[src/rtl/vec_ldst_imm_gen.sv]
module vec_ldst_imm_gen #(
  parameter int STEP_W = 7,
  parameter int AB_W   = 4,
  parameter int SH_W   = 5,
  parameter int IMM_W  = 32
) (
  input  logic              clk,
  input  logic              rst_n,
  input  logic              in_valid,
  input  logic              is_store,
  input  logic              form_ds,
  input  logic [1:0]        mode,
  input  logic [15:0]       imm_d,
  input  logic [13:0]       imm_ds,
  input  logic [10:0]       imm_rev,
  input  logic [STEP_W-1:0] src_step,
  input  logic [STEP_W-1:0] dst_step,
  input  logic [AB_W-1:0]   acc_bytes,
  input  logic [STEP_W-1:0] vec_len,
  input  logic [SH_W-1:0]   rev_shamt,
  output logic              out_valid,
  output logic [IMM_W-1:0]  out_imm,
  output logic              out_replace
);

  localparam logic [1:0] M_NONE = 2'b00;
  localparam logic [1:0] M_UNIT = 2'b01;
  localparam logic [1:0] M_ELEM = 2'b10;
  localparam logic [1:0] M_BREV = 2'b11;

  logic [IMM_W-1:0] d_ext, ds_ext, ds_scaled, rev_ext, base, passthru;
  logic [IMM_W-1:0] step_w, bytes_w, rstep_w, result, shaped;
  logic [STEP_W-1:0] step_sel, rev_step;
  logic              replace;
  int                rev_bits;

  assign d_ext     = {{(IMM_W-16){imm_d[15]}}, imm_d};
  assign ds_ext    = {{(IMM_W-14){imm_ds[13]}}, imm_ds};
  assign ds_scaled = {ds_ext[IMM_W-3:0], 2'b00};
  assign rev_ext   = {{(IMM_W-11){imm_rev[10]}}, imm_rev};
  assign base      = form_ds ? ds_scaled : d_ext;
  assign passthru  = form_ds ? ds_ext : d_ext;

  assign step_sel = is_store ? dst_step : src_step;
  assign step_w   = {{(IMM_W-STEP_W){1'b0}}, step_sel};
  assign bytes_w  = {{(IMM_W-AB_W){1'b0}}, acc_bytes};
  assign rstep_w  = {{(IMM_W-STEP_W){1'b0}}, rev_step};

  always_comb begin
    rev_bits = 0;
    for (int b = 0; b < STEP_W; b++)
      if (vec_len[b]) rev_bits = b;
    rev_step = '0;
    for (int i = 0; i < STEP_W; i++)
      if (i < rev_bits) rev_step[rev_bits-1-i] = src_step[i];
  end

  always_comb begin
    replace = 1'b1;
    result  = passthru;
    case (mode)
      M_UNIT: result = base + step_w * bytes_w;
      M_ELEM: result = base * step_w;
      M_BREV: begin
        if (is_store) replace = 1'b0;
        else          result  = (rev_ext * rstep_w) << rev_shamt;
      end
      default: replace = 1'b0;
    endcase
  end

  assign shaped = (replace && form_ds) ? (result >> 2) : result;

  always_ff @(posedge clk) begin
    if (!rst_n) begin
      out_valid   <= 1'b0;
      out_imm     <= '0;
      out_replace <= 1'b0;
    end else begin
      out_valid <= in_valid;
      if (in_valid) begin
        out_imm     <= shaped;
        out_replace <= replace;
      end
    end
  end

  a_r2_latency: assert property (@(posedge clk) disable iff (!rst_n)
    $past(rst_n) |-> (out_valid == $past(in_valid)));

  a_r10_none_keeps: assert property (@(posedge clk) disable iff (!rst_n)
    (in_valid && mode == M_NONE) |=> !out_replace);

  a_r10_none_value: assert property (@(posedge clk) disable iff (!rst_n)
    (in_valid && mode == M_NONE && !form_ds) |=> (out_imm[IMM_W-1:15] == {(IMM_W-15){out_imm[15]}}));

  a_r8_store_no_brev: assert property (@(posedge clk) disable iff (!rst_n)
    (in_valid && mode == M_BREV && is_store) |=> !out_replace);

  a_r9_ds_shift: assert property (@(posedge clk) disable iff (!rst_n)
    (in_valid && form_ds && mode != M_NONE && !(mode == M_BREV && is_store)) |=> (out_replace && out_imm[IMM_W-1:IMM_W-2] == 2'b00));

  a_r5_unit_replace: assert property (@(posedge clk) disable iff (!rst_n)
    (in_valid && (mode == M_UNIT || mode == M_ELEM)) |=> out_replace);

endmodule

[config.mk]
export PLATFORM = sky130hd
export DESIGN_NAME = vec_ldst_imm_gen
export DESIGN_NICKNAME = d
export VERILOG_FILES = /design/src/rtl/vec_ldst_imm_gen.sv
export SDC_FILE = /design/constraint.sdc
export NUM_CORES = 1
export LEC_CHECK = 0
export BUFFER_PORTS_ARGS = -buffer_cell sky130_fd_sc_hd__buf_2
export CORE_ASPECT_RATIO = 1.2
export CORE_MARGIN = 5
export CORE_UTILIZATION = 47
export DETAILED_ROUTE_END_ITERATION = 10
export GPL_ROUTABILITY_DRIVEN = 0
export HOLD_SLACK_MARGIN = 0.15
export PLACE_DENSITY_LB_ADDON = 0.25
export SYNTH_ARGS = -nofsm -noshare
export SYNTH_HDL_FRONTEND = slang
export SYNTH_SLANG_ARGS = --single-unit
[constraint.sdc]
create_clock -name clk -period 11 [get_ports clk]
set_input_delay 1.1 -clock clk [delete_from_list [all_inputs] [get_ports clk]]
set_output_delay 1.1 -clock clk [all_outputs]
set_load 0.02 [all_outputs]
==> reports/results.tsv, run 1 <==
stage	metric	value	unit
final_layout	register_area	681	um^2
drt	drt_iter0_markers	1234	
clock_tree	ctsResizeCount	0	
critical_path	crit_arrival	9.87	ns
global_routing	track_usage	24.6	%
final_layout	final_cell_area	14900	um^2
critical_path	path_class	input pin to register	
sta	hold_viol	0	
clock_tree	clk-insertion-delay-late	0.28	ns
final_layout	layout_commonest_cell	nand2_1	
logic_synthesis	ys_types	106	
final_layout	final_cell_mix	nand2_1 (251), inv_1 (243), fa_1 (169), a21oi_1 (120), nor2_1 (114)	
sta	setup_ws	1.27	ns
logic_synthesis	yosysTopAreaCell	fa_1	
final_layout	multi_input_area	11900	um^2
critical_path	required	11.14	ns
clock_tree	post-cts-setup-buffers	0	
critical_path	path_buf_inv	5	
final_layout	drive_above_1_share	10.1	%
clock_tree	cts_buffers	5	
critical_path	crit_top_cell	ha_1	
die	ioPinCount	112	
clock_tree	cts_tree	done	
outcome	status	finished clean	
placed_design	port_buffers	110	
clock_tree	ctsHtreeMaxLevel	2	
logic_synthesis	synth_ff_type	dfxtp_1	
sta	relSlewSlack	37.1	%
critical_path	endpoint_kind	register	
sta	min_period	9.73	ns
clock_tree	cts-root-buf	clkbuf_16	
drt	wl_per_cell	18.8	um
drt	drc	0	
critical_path	crit_family	compound AO/OA/AOI/OAI gates	
final_layout	n_fill_cell	2912	
die	die_y	198	um
drt	wirelength	42600	um
logic_synthesis	yosysWarnings	0	
drt	first_pass_iters	8	
sta	fmaxAchievable	103	MHz
die	design.core.area	29400	um^2
placed_design	dp_slack	1.12	ns
die	start_util	47.2	%
sta	skew	0	ns
clock_tree	hold_buffers	0	
sta	finalCritPeriodShare	88.5	%
critical_path	path_max_fanout	14	
sta	rsz0062_at_grt	false	
final_layout	final_cell_count_no_fill	2265	
placed_design	placed_cell_area	14700	um^2
clock_tree	clock_path_buffers	2	
placed_design	hpwl	35100	um
die	row_count	69	
global_routing	grt_pass1_vias	13265	
logic_synthesis	avgSynthCellArea	7.59	um^2
global_routing	grt_overflow	0	
power_and_ir_drop	power	3.58	mW
logic_synthesis	async_flop_share	0	%
final_layout	area_growth_syn_to_layout	7.07	%
sta	finalSetupTns	0	ns
power_and_ir_drop	powerDensity	240	nW/um^2
sta	setup_violations	0	
die	fp.dieArea	33100	um^2
run	maxCapViolations	0	
global_routing	grt_pass1_wl	68000	um
power_and_ir_drop	ir_drop	0.000174	V
logic_synthesis	syn_area	13900	um^2
drt	vias	13731	
sta	holdWs	0.463	ns
critical_path	slowest_delay	0.54	ns
power_and_ir_drop	power.leakage	7.18	nW
logic_synthesis	synthesis.instances	1832	
critical_path	crit_path_top_delay_cell	fa_1	
logic_synthesis	synth_edf_count	0	
logic_synthesis	ys_seq_area_share	4.89	%
clock_tree	clkTransAtPathRegs	0.06	ns
logic_synthesis	yosysTopAreaCellShare	24.3	%
clock_tree	cts.sinks	34	
final_layout	diodes	0	
global_routing	antenna_found_initial	0	
sta	worst_slew_pin_slew	0.936	ns
die	die_w	167	um
min_path	holdCritPathClass	register to register	
logic_synthesis	synth_fp_nets	2185	
drt	postRouteAntennaNets	0	
drt	via_per_inst	6.06	
placed_design	place_inst	2257	
logic_synthesis	synth-seq-cells	34	
logic_synthesis	ys_top_cells_by_area	fa_1 (24%), ha_1 (9.5%), nand2_1 (6.8%)	
global_routing	grt_max_degree	43	
critical_path	cp-start-kind	input pin	
final_layout	utilization	50.6	%
sta	drv_slew	0	
final_layout	final_net_count	2227	
registers in the layout, indices dropped and copies added (netlist names):
name / flops
out_valid: 1
out_replace: 1
out_imm: 32
where the power goes:
| part | leakage [nW] | internal, mW | switching (mW) |
|---|---|---|---|
| logic | 6.81 | 1.26 | 1.97 |
| registers | 0.281 | 0.144 | 0.0140 |
| clock network | 0.0971 | 0.136 | 0.0550 |
final timing paths:
kind                                  from                  endpoint  slack [ns]  depth (start not counted)
setup / recovery                vec_len[5]  out_imm[23]$_SDFFE_PN0P_        1.27                         33
hold / removal    out_imm[27]$_SDFFE_PN0P_  out_imm[27]$_SDFFE_PN0P_        0.46                          2
setup reg to reg  out_imm[30]$_SDFFE_PN0P_  out_imm[30]$_SDFFE_PN0P_       10.10                          4
hold reg to reg   out_imm[27]$_SDFFE_PN0P_  out_imm[27]$_SDFFE_PN0P_        0.46                          2
synthesized netlist by cell type (9+ instances only):
cell	instances
nand2b_1	30
a31oi_1	25
mux2i_1	23
nor4_1	9
ha_1	106
nand2_1	251
nand3_1	40
o21a_1	24
o211ai_1	13
o31ai_1	10
a211o_1	14
nor3_1	32
o21ai_1	10
buf_2	11
a21oi_1	120
nand4_1	14
mux2_2	14
nor2_1	114
nor2b_1	31
a21o_1	28
a211oi_1	22
xor2_1	11
a221oi_1	14
xnor2_1	26
dfxtp_1	34
fa_1	169
and3_1	16
and2_1	62
inv_1	243
clkbuf_1	69
o221ai_1	10
o21ai_0	53
worst register-to-register path, stage by stage (launching register included):
cell and delay, ns:
dfxtp_1 0.31, nor2b_1 0.14, nor2_1 0.11, o21ai_0 0.09
o211a_1 0.14
layer usage:
layer	routed length (um)	share of wire [%]	GRT usage (%)
met1	16800	40	30.5
met2	21200	50	44.5
met3	2640	6.2	2.07
met4	1900	4.5	9.67
met5	0	0	0
logic make-up (layout without fill, tap and decap cells):
group,count (synthesis),count (layout),share of synthesized area (%)
fa+ha+maj,275,275,33.9
flops,34,34,4.89
xor+xnor,39,39,2.65
simple gates,641,641,22.2
compound gates,470,470,24.2
buf+inv,335,378,9.22
mux,38,38,2.95
final cells by class:
class	instances	area share, %
well taps	390	3.28
multi-input cells	1463	80.2
clock buffers	6	0.933
inverters	246	6.20
repair buffers	124	4.40
flip-flops and latches	34	4.57
clock inverters	2	0.403
Note: power is estimated with default switching activity, not from simulation.
==> run 2, diff against run 1 <==
Settings changed: REMOVE_ABC_BUFFERS set to 1.
==> reports/results.tsv, run 2 (synthesis results as in run 1) <==
stage	metric	value	unit	change
critical_path	crit_top_cell	ha_1		
clock_tree	post-cts-setup-buffers	0		unchanged
sta	skew	0	ns	unchanged
die	start_util	47.2	%	unchanged
final_layout	final_cell_count_no_fill	2264		-0.044%
sta	hold_viol	0		unchanged
critical_path	crit_path_top_delay_cell	nor4b_1		
critical_path	reg2reg_depth	4		unchanged
critical_path	required	11.18	ns	+0.04 ns
die	die_w	167	um	unchanged
global_routing	antenna_found_initial	0		unchanged
clock_tree	cts_buffers	5		unchanged
die	design.core.area	29400	um^2	unchanged
sta	relSlewSlack	39.9	%	+2.7 points
clock_tree	clk-insertion-delay-late	0.29	ns	about the same
sta	setup_violations	0		unchanged
sta	min_period	9.76	ns	+0.0262 ns
die	ioPinCount	112		unchanged
sta	setup_ws	1.24	ns	-0.0262 ns
final_layout	final_net_count	2228		+0.045%
clock_tree	cts-root-buf	clkbuf_16		
sta	fmaxAchievable	102	MHz	-0.27%
critical_path	worstSetupPathDepth	33		unchanged
placed_design	place_inst	2258		+0.044%
final_layout	final_cell_area	14800	um^2	-0.35%
clock_tree	ctsHtreeMaxLevel	2		unchanged
power_and_ir_drop	ir_drop	0.000115	V	-34%
drt	drc	0		unchanged
sta	worst_slew_pin_slew	0.895	ns	-0.0407 ns
drt	wl_per_cell	19.0	um	+0.93%
placed_design	placed_cell_area	14700	um^2	about the same
final_layout	final_cell_mix	nand2_1 (251), inv_1 (243), fa_1 (169), a21oi_1 (120), nor2_1 (114)		
final_layout	layout_commonest_cell	nand2_1		
min_path	holdCritPathClass	register to register		
global_routing	grt_max_degree	43		unchanged
sta	finalSetupTns	0	ns	unchanged
drt	first_pass_iters	5		-3
run	maxCapViolations	0		unchanged
power_and_ir_drop	power	3.50	mW	-2.2%
critical_path	path_max_fanout	14		unchanged
clock_tree	clock_path_buffers	2		unchanged
power_and_ir_drop	power.leakage	7.16	nW	-0.31%
sta	finalCritPeriodShare	88.7	%	+0.24 points
min_path	hold_depth	2		unchanged
final_layout	reg.largest.list	out_imm x32, out_replace x1, out_valid x1		
outcome	status	finished clean		
clock_tree	cts.sinks	34		unchanged
drt	vias	13702		-0.21%
drt	drt_iter0_markers	861		-30%
clock_tree	hold_buffers	0		unchanged
critical_path	slowest_delay	0.58	ns	+0.04 ns
critical_path	path_class	input pin to register		
placed_design	hpwl	35400	um	+0.83%
global_routing	track_usage	25.4	%	+0.80 points
global_routing	grt_pass1_vias	13625		+2.7%
final_layout	max_flop_register	out_imm		
critical_path	crit_arrival	9.94	ns	+0.07 ns
die	fp.dieArea	33100	um^2	unchanged
drt	postRouteAntennaNets	0		unchanged
final_layout	area_growth_syn_to_layout	6.69	%	
placed_design	dp_slack	1.04	ns	-0.0809 ns
critical_path	path_buf_inv	5		unchanged
sta	rsz0062_at_grt	false		
clock_tree	ctsResizeCount	0		unchanged
clock_tree	clkTransAtPathRegs	0.05	ns	about the same
final_layout	drive_above_1_share	10.0	%	-0.048 points
drt	wirelength	43000	um	+0.89%
global_routing	grt_pass1_wl	70000	um	+3.0%
critical_path	endpoint_kind	register		
sta	drv_slew	0		unchanged
die	row_count	69		unchanged
placed_design	port_buffers	110		unchanged
global_routing	grt_overflow	0		unchanged
die	die_y	198	um	unchanged
critical_path	cp-start-kind	input pin		
power_and_ir_drop	powerDensity	236	nW/um^2	-1.8%
final_layout	diodes	0		unchanged
drt	via_per_inst	6.05		-0.17%
final_layout	largest_register_ffs	32		unchanged
critical_path	crit_family	compound AO/OA/AOI/OAI gates		
clock_tree	cts_tree	done		
[run 2: worst paths after layout]
kind	start	end	slack, ns
min reg2reg	out_imm[31]$_SDFFE_PN0P_	out_imm[31]$_SDFFE_PN0P_	0.46
max	vec_len[5]	out_imm[18]$_SDFFE_PN0P_	1.24
max reg2reg	out_imm[30]$_SDFFE_PN0P_	out_imm[30]$_SDFFE_PN0P_	10.13
min	out_imm[31]$_SDFFE_PN0P_	out_imm[31]$_SDFFE_PN0P_	0.46
[run 2: stage by stage]
stage / hold slack (ns) / utilization [%]
after CTS: 0.461 / 50.4
after floorplan: 0.541 / -
after global routing: 0.472 / 50.4
after global placement: 0.446 / 49.9
after detailed placement: 0.452 / 49.9
final: 0.460 / 50.4
[run 2: cell type report]
| type | count | area, um^2 |
|---|---|---|
| Clock buffer | 6 | 139 |
| Fill cell | 2961 | 14600 |
| Inverter | 246 | 923 |
| Multi-Input combinational cell | 1463 | 11900 |
| Sequential cell | 34 | 681 |
| Tap cell | 390 | 488 |
| Timing Repair Buffer | 125 | 663 |
[run 2: power by group]
group          internal [mW]  switching (mW)
Clock                 0.0876          0.0550
Combinational           1.26            1.93
Sequential             0.144          0.0165
[run 2: metal layers]
| layer | track usage (%) | routed length (um) | share of wire (%) | up-vias |
|---|---|---|---|---|
| li1 | - | - | - | 6405 |
| met1 | 31.3 | 16800 | 39 | 6638 |
| met2 | 45.6 | 21700 | 50 | 523 |
| met3 | 2.37 | 2510 | 5.8 | 136 |
| met4 | 10.8 | 1980 | 4.6 | 0 |
| met5 | 0 | 0 | 0 | - |
[run 2: worst reg2reg max path, stage by stage (launching register included)]
cell and delay (ns):
dfxtp_1 0.30, nor2b_1 0.14, nor2_1 0.11, o21ai_0 0.09, o211a_1 0.13
==> run 3, diff against run 2 <==
Settings changed: MAX_ROUTING_LAYER set to met4.
==> reports/results.tsv, run 3 (synthesis results as in run 1) <==
stage	metric	value	unit	change
power_and_ir_drop	ir_drop	0.000115	V	+0.44%
drt	via_per_inst	6.05		about the same
clock_tree	ctsResizeCount	0		unchanged
sta	finalCritPeriodShare	89.0	%	+0.26 points
placed_design	hpwl	35400	um	unchanged
sta	setup_violations	0		unchanged
sta	drv_slew	0		unchanged
critical_path	crit_arrival	9.97	ns	+0.03 ns
sta	holdWs	0.461	ns	+0.00110 ns
power_and_ir_drop	power.leakage	7.16	nW	unchanged
final_layout	layout_commonest_cell	nand2_1		
final_layout	reg.largest.list	out_imm x32, out_replace x1, out_valid x1		
global_routing	grt_pass1_wl	70000	um	about the same
drt	drc	0		unchanged
global_routing	antenna_found_initial	0		unchanged
sta	setup_ws	1.21	ns	-0.0286 ns
sta	min_period	9.79	ns	+0.0286 ns
die	fp.dieArea	33100	um^2	unchanged
critical_path	path_class	input pin to register		
drt	vias	13695		-0.051%
final_layout	final_cell_mix	nand2_1 (251), inv_1 (243), fa_1 (169), a21oi_1 (120), nor2_1 (114)		
power_and_ir_drop	powerDensity	236	nW/um^2	+0.10%
critical_path	required	11.18	ns	about the same
drt	postRouteAntennaNets	0		unchanged
critical_path	path_max_fanout	14		unchanged
die	die_w	167	um	unchanged
placed_design	port_buffers	110		unchanged
outcome	status	finished clean		
run	maxCapViolations	0		unchanged
drt	wl_per_cell	19.0	um	about the same
final_layout	final_net_count	2228		unchanged
clock_tree	hold_buffers	0		unchanged
die	ioPinCount	112		unchanged
final_layout	largest_register_ffs	32		unchanged
global_routing	track_usage	26.2	%	+0.77 points
sta	hold_viol	0		unchanged
global_routing	grt_pass1_vias	13574		-0.37%
die	row_count	69		unchanged
final_layout	drive_above_1_share	10.0	%	unchanged
sta	fmaxAchievable	102	MHz	-0.29%
final_layout	max_flop_register	out_imm		
drt	wirelength	42900	um	about the same
clock_tree	cts-root-buf	clkbuf_16		
power_and_ir_drop	combPwrFrac	91.4	%	about the same
placed_design	place_inst	2258		unchanged
final_layout	area_growth_syn_to_layout	6.69	%	unchanged
die	design.core.area	29400	um^2	unchanged
critical_path	crit_path_top_delay_cell	fa_1		
clock_tree	cts.sinks	34		unchanged
clock_tree	cts_tree	done		
power_and_ir_drop	p_sw	2.01	mW	+0.18%
critical_path	cp-start-kind	input pin		
die	start_util	47.2	%	unchanged
clock_tree	post-cts-setup-buffers	0		unchanged
drt	drt_iter0_markers	900		+4.5%
clock_tree	clkTransAtPathRegs	0.05	ns	about the same
clock_tree	clock_path_buffers	2		unchanged
sta	finalSetupTns	0	ns	unchanged
power_and_ir_drop	power_frac_seq	4.6	%	about the same
sta	rsz0062_at_grt	false		
critical_path	endpoint_kind	register		
final_layout	final_cell_count_no_fill	2264		unchanged
critical_path	slowest_delay	0.54	ns	-0.04 ns
global_routing	grt_overflow	0		unchanged
final_layout	diodes	0		unchanged
sta	worst_slew_pin_slew	0.960	ns	+0.0648 ns
placed_design	dp_slack	1.04	ns	unchanged
die	die_y	198	um	unchanged
clock_tree	ctsHtreeMaxLevel	2		unchanged
drt	first_pass_iters	8		+3
sta	relSlewSlack	35.5	%	-4.4 points
power_and_ir_drop	sw_frac_of_total	57.4	%	about the same
clock_tree	clk-insertion-delay-late	0.28	ns	about the same
global_routing	grt_max_degree	43		unchanged
critical_path	crit_top_cell	ha_1		
sta	skew	0	ns	unchanged
clock_tree	cts_buffers	5		unchanged
power_and_ir_drop	p_int	1.49	mW	about the same
min_path	holdCritPathClass	register to register		
power_and_ir_drop	clkPwrFrac	4.1	%	about the same
## run 3: layout make-up
class / instances / area (um^2)
tap: 390 / 488
multi-input combinational: 1463 / 11900
fill: 2961 / 14600
timing repair buffer: 125 / 663
clock buffer: 6 / 139
inverter: 246 / 923
sequential: 34 / 681
## run 3: metal layers
layer,up-vias,GRT usage [%],share of wire (%)
met5,-,-,0
li1,6400,-,-
met1,6632,31.5,39
met2,539,45.7,51
met3,124,2.11,5.7
met4,0,10.6,4.3
## run 3: critical path, delay by kind of cell
kind | cells | cell delay [ns]
multiplexers | 1 | 0.38
buffers and inverters | 5 | 0.43
XOR/XNOR | 1 | 0.48
adder cells (fa/ha/maj) | 8 | 3.12
AO/OA/AOI/OAI | 13 | 3.55
AND/OR/NAND/NOR | 5 | 0.85
## run 3: worst paths after layout
| kind | startpoint | endpoint | slack (ns) | cells past startpoint |
|---|---|---|---|---|
| worst max-delay path | vec_len[5] | out_imm[21]$_SDFFE_PN0P_ | 1.21 | 33 |
| worst min-delay path | out_imm[31]$_SDFFE_PN0P_ | out_imm[31]$_SDFFE_PN0P_ | 0.46 | 2 |
| worst max register to register | out_imm[30]$_SDFFE_PN0P_ | out_imm[30]$_SDFFE_PN0P_ | 10.13 | 4 |
| worst min register to register | out_imm[31]$_SDFFE_PN0P_ | out_imm[31]$_SDFFE_PN0P_ | 0.46 | 2 |
## run 3: through the flow
| stage | power (mW) | util (%) | instance area (um^2) |
|---|---|---|---|
| 6_report | 3.50 | 50.4 | 14800 |
| 4_1_cts | 3.47 | 50.4 | 14800 |
| 2_1_floorplan | 2.57 | - | 13500 |
| 5_1_grt | 3.88 | 50.4 | 14800 |
| 3_5_place_dp | 3.30 | 49.9 | 14700 |
| 3_3_place_gp | 3.25 | 49.9 | 14700 |
## run 3: power by group through the flow
stage | Clock (mW) | Sequential [mW] | Combinational [mW]
2_1_floorplan | 0 | 0.181 | 2.39
3_3_place_gp | 0 | 0.162 | 3.09
3_5_place_dp | 0 | 0.162 | 3.14
4_1_cts | 0.143 | 0.160 | 3.17
5_1_grt | 0.148 | 0.162 | 3.57
6_report | 0.142 | 0.161 | 3.20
——————————
# Work required
Your answer should consist only of the lines above between the line holding "met4,0,10.6,4.3" and the line holding "3.88 | 50.4 | 14800 |", inclusive, each transcribed exactly.

# Task solution
met4,0,10.6,4.3
## run 3: critical path, delay by kind of cell
kind | cells | cell delay [ns]
multiplexers | 1 | 0.38
buffers and inverters | 5 | 0.43
XOR/XNOR | 1 | 0.48
adder cells (fa/ha/maj) | 8 | 3.12
AO/OA/AOI/OAI | 13 | 3.55
AND/OR/NAND/NOR | 5 | 0.85
## run 3: worst paths after layout
| kind | startpoint | endpoint | slack (ns) | cells past startpoint |
|---|---|---|---|---|
| worst max-delay path | vec_len[5] | out_imm[21]$_SDFFE_PN0P_ | 1.21 | 33 |
| worst min-delay path | out_imm[31]$_SDFFE_PN0P_ | out_imm[31]$_SDFFE_PN0P_ | 0.46 | 2 |
| worst max register to register | out_imm[30]$_SDFFE_PN0P_ | out_imm[30]$_SDFFE_PN0P_ | 10.13 | 4 |
| worst min register to register | out_imm[31]$_SDFFE_PN0P_ | out_imm[31]$_SDFFE_PN0P_ | 0.46 | 2 |
## run 3: through the flow
| stage | power (mW) | util (%) | instance area (um^2) |
|---|---|---|---|
| 6_report | 3.50 | 50.4 | 14800 |
| 4_1_cts | 3.47 | 50.4 | 14800 |
| 2_1_floorplan | 2.57 | - | 13500 |
| 5_1_grt | 3.88 | 50.4 | 14800 |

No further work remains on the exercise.